- _WORK TO BE COMPLETED_: Tally the lines of the entries below that hold the word "layout", and please give only the total.

- _LISTED ENTRIES_:
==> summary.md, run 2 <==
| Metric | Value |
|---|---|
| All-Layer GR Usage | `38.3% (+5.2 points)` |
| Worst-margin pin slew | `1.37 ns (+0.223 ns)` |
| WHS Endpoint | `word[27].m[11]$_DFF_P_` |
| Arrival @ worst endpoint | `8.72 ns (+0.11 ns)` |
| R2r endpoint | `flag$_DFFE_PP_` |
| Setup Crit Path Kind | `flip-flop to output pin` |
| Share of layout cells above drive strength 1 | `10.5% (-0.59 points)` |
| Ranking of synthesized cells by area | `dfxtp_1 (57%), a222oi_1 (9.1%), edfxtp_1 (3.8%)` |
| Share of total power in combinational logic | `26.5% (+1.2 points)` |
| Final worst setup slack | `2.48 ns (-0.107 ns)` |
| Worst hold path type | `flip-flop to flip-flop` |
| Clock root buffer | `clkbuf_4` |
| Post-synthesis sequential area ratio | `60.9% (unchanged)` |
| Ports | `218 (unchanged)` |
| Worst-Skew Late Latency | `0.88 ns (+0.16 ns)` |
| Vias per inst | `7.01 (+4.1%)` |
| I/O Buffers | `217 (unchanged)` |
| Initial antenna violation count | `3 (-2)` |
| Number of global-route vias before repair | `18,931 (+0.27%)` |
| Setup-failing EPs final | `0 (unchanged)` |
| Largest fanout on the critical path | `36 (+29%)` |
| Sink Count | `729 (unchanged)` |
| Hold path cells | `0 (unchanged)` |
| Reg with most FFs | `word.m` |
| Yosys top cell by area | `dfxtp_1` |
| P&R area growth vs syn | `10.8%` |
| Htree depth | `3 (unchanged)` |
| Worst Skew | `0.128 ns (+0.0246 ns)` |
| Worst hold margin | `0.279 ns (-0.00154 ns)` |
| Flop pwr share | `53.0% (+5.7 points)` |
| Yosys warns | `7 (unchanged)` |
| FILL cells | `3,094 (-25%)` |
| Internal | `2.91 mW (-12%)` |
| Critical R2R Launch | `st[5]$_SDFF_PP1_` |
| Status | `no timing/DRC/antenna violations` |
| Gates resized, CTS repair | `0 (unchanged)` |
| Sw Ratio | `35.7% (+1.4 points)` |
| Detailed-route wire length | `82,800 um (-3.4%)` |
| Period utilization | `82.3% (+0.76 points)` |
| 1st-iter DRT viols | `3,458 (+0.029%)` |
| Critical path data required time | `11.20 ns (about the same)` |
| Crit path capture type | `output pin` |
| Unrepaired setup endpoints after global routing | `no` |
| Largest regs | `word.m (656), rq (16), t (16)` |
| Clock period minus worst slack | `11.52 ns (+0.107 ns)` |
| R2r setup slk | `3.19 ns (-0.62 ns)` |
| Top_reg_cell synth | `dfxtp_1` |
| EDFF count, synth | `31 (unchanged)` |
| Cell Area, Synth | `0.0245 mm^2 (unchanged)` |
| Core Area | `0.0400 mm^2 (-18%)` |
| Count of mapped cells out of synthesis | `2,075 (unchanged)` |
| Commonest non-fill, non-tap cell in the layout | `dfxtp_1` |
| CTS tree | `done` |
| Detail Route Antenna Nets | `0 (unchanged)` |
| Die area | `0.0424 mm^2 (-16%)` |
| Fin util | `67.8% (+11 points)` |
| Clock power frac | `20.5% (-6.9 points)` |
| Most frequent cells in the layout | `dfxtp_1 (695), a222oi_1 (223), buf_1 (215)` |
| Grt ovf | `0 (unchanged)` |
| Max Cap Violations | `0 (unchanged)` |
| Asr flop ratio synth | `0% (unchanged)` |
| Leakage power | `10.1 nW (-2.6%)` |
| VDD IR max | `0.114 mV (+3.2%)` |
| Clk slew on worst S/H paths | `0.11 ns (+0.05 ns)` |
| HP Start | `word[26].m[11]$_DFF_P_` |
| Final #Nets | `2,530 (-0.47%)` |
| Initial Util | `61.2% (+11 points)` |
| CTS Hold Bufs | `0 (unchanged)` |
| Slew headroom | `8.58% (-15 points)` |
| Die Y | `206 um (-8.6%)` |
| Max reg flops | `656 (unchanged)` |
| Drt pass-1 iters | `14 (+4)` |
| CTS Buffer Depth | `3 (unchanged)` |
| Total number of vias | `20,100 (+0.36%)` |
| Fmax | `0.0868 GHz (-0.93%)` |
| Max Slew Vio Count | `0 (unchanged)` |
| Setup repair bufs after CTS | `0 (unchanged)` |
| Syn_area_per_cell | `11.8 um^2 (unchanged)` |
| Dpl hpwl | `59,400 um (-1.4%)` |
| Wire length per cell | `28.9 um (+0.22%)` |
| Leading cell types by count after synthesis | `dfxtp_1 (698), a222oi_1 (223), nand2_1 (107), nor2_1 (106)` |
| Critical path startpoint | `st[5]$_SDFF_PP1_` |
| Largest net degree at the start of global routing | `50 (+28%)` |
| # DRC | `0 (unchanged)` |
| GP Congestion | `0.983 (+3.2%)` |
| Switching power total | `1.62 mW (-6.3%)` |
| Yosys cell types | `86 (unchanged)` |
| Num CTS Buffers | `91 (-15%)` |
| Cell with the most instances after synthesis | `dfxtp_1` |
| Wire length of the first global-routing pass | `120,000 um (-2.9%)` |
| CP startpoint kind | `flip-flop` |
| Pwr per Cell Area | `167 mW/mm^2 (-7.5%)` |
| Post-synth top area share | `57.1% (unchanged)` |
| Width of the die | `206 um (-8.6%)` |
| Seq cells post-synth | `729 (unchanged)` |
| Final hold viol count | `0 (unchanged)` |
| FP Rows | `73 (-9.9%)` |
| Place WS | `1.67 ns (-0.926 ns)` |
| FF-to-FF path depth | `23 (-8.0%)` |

- _TASK OUTPUT_: 3